DATA RECORDS ->
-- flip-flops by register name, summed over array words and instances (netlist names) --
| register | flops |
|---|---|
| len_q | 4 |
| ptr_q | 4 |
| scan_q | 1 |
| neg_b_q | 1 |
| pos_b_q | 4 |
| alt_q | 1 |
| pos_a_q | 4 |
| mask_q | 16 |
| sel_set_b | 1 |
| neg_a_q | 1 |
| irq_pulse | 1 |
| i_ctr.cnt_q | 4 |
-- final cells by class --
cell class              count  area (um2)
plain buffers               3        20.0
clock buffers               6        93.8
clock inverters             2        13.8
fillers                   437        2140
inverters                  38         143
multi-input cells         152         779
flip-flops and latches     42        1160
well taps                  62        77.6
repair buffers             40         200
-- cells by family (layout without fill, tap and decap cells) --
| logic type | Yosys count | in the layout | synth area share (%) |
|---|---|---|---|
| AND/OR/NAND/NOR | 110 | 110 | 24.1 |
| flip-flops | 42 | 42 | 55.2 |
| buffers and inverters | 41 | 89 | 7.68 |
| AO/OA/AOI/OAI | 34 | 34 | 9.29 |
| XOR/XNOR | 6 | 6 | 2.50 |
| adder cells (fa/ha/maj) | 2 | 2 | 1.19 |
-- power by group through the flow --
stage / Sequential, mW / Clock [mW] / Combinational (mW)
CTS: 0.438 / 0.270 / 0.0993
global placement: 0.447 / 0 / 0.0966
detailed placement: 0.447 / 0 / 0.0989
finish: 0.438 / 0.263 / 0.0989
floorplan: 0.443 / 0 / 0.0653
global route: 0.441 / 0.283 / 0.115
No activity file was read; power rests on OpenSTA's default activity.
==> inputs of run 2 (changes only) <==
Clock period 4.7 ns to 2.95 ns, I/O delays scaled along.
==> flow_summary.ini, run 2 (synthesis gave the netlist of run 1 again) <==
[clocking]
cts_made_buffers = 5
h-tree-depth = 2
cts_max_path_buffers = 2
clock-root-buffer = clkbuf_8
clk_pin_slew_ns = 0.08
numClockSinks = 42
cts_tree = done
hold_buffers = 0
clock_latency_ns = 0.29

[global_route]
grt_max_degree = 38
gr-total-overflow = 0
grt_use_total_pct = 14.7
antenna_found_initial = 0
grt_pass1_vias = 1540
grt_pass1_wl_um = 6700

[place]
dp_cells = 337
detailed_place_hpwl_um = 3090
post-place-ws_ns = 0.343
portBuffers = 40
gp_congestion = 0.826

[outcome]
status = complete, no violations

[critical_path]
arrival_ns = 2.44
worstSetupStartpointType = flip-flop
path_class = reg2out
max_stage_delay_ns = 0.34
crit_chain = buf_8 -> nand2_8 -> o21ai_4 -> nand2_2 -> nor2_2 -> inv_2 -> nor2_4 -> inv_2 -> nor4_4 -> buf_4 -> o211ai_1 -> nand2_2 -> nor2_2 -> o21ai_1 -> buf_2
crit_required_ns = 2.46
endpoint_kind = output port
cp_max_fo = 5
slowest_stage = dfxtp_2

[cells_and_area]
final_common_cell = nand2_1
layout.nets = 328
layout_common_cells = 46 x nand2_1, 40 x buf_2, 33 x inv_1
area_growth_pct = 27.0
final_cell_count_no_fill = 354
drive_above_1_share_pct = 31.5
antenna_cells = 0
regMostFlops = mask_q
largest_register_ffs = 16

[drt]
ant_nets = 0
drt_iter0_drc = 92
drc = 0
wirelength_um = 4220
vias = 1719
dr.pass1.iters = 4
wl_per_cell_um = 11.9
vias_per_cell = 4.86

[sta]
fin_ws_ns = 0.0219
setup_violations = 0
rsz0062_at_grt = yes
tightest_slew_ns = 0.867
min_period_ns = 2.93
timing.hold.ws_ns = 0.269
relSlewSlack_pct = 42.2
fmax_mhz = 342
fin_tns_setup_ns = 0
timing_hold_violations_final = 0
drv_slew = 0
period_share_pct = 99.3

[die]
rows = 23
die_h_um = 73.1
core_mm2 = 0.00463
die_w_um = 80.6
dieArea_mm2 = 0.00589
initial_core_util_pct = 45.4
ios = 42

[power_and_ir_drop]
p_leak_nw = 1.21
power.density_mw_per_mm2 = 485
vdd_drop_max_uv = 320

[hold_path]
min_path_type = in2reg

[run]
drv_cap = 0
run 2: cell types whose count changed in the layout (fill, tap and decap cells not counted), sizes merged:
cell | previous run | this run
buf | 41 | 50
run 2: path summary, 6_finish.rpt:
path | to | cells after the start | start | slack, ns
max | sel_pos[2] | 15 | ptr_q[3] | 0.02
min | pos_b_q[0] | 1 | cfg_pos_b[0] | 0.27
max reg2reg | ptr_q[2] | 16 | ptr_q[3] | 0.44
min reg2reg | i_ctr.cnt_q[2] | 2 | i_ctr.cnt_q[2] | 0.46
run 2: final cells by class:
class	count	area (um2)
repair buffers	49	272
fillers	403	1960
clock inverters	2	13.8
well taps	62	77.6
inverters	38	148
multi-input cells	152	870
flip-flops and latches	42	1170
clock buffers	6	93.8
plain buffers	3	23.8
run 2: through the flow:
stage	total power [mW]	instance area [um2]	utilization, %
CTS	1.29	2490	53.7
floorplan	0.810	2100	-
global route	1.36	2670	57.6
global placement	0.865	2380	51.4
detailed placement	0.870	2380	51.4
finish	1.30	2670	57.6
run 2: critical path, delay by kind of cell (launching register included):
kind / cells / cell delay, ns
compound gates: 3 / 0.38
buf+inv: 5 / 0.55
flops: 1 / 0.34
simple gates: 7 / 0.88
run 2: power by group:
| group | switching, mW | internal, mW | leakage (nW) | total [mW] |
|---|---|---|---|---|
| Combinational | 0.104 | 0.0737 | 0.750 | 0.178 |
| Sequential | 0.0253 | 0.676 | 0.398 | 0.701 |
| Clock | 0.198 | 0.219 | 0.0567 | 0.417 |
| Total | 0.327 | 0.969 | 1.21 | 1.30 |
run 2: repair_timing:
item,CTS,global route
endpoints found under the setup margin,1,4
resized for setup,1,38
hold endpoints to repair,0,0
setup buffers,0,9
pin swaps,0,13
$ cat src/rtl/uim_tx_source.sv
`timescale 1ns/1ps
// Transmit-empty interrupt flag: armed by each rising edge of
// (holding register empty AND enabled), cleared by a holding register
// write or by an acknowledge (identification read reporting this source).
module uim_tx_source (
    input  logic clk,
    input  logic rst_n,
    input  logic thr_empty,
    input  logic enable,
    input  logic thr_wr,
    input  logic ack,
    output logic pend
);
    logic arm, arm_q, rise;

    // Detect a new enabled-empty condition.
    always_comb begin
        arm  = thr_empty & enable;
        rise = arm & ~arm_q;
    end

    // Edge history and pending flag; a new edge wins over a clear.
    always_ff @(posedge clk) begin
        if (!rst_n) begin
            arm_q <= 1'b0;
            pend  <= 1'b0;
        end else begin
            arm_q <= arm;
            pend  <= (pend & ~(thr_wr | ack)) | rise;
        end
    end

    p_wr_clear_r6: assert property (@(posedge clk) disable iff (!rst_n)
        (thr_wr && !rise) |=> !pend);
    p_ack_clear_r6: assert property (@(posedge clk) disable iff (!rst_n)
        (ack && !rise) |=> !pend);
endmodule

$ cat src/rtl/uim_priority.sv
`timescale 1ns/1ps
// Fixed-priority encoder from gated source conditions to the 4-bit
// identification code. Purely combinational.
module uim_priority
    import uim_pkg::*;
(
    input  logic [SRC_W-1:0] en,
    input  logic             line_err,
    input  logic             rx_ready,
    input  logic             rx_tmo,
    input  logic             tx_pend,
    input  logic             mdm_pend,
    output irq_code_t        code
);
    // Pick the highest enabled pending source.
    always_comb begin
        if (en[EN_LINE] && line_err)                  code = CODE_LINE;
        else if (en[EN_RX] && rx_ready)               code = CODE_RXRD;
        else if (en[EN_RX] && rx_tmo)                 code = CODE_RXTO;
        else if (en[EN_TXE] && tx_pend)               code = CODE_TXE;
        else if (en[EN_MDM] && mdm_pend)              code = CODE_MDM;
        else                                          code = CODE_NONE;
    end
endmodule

WHAT IS BEING ASKED -> Every line above from the line with "No activity file" to the line with "drv_cap = 0" is wanted, ends included; write them out exactly and add no other line.

EXERCISE RESPONSE ->
No activity file was read; power rests on OpenSTA's default activity.
==> inputs of run 2 (changes only) <==
Clock period 4.7 ns to 2.95 ns, I/O delays scaled along.
==> flow_summary.ini, run 2 (synthesis gave the netlist of run 1 again) <==
[clocking]
cts_made_buffers = 5
h-tree-depth = 2
cts_max_path_buffers = 2
clock-root-buffer = clkbuf_8
clk_pin_slew_ns = 0.08
numClockSinks = 42
cts_tree = done
hold_buffers = 0
clock_latency_ns = 0.29

[global_route]
grt_max_degree = 38
gr-total-overflow = 0
grt_use_total_pct = 14.7
antenna_found_initial = 0
grt_pass1_vias = 1540
grt_pass1_wl_um = 6700

[place]
dp_cells = 337
detailed_place_hpwl_um = 3090
post-place-ws_ns = 0.343
portBuffers = 40
gp_congestion = 0.826

[outcome]
status = complete, no violations

[critical_path]
arrival_ns = 2.44
worstSetupStartpointType = flip-flop
path_class = reg2out
max_stage_delay_ns = 0.34
crit_chain = buf_8 -> nand2_8 -> o21ai_4 -> nand2_2 -> nor2_2 -> inv_2 -> nor2_4 -> inv_2 -> nor4_4 -> buf_4 -> o211ai_1 -> nand2_2 -> nor2_2 -> o21ai_1 -> buf_2
crit_required_ns = 2.46
endpoint_kind = output port
cp_max_fo = 5
slowest_stage = dfxtp_2

[cells_and_area]
final_common_cell = nand2_1
layout.nets = 328
layout_common_cells = 46 x nand2_1, 40 x buf_2, 33 x inv_1
area_growth_pct = 27.0
final_cell_count_no_fill = 354
drive_above_1_share_pct = 31.5
antenna_cells = 0
regMostFlops = mask_q
largest_register_ffs = 16

[drt]
ant_nets = 0
drt_iter0_drc = 92
drc = 0
wirelength_um = 4220
vias = 1719
dr.pass1.iters = 4
wl_per_cell_um = 11.9
vias_per_cell = 4.86

[sta]
fin_ws_ns = 0.0219
setup_violations = 0
rsz0062_at_grt = yes
tightest_slew_ns = 0.867
min_period_ns = 2.93
timing.hold.ws_ns = 0.269
relSlewSlack_pct = 42.2
fmax_mhz = 342
fin_tns_setup_ns = 0
timing_hold_violations_final = 0
drv_slew = 0
period_share_pct = 99.3

[die]
rows = 23
die_h_um = 73.1
core_mm2 = 0.00463
die_w_um = 80.6
dieArea_mm2 = 0.00589
initial_core_util_pct = 45.4
ios = 42

[power_and_ir_drop]
p_leak_nw = 1.21
power.density_mw_per_mm2 = 485
vdd_drop_max_uv = 320

[hold_path]
min_path_type = in2reg

[run]
drv_cap = 0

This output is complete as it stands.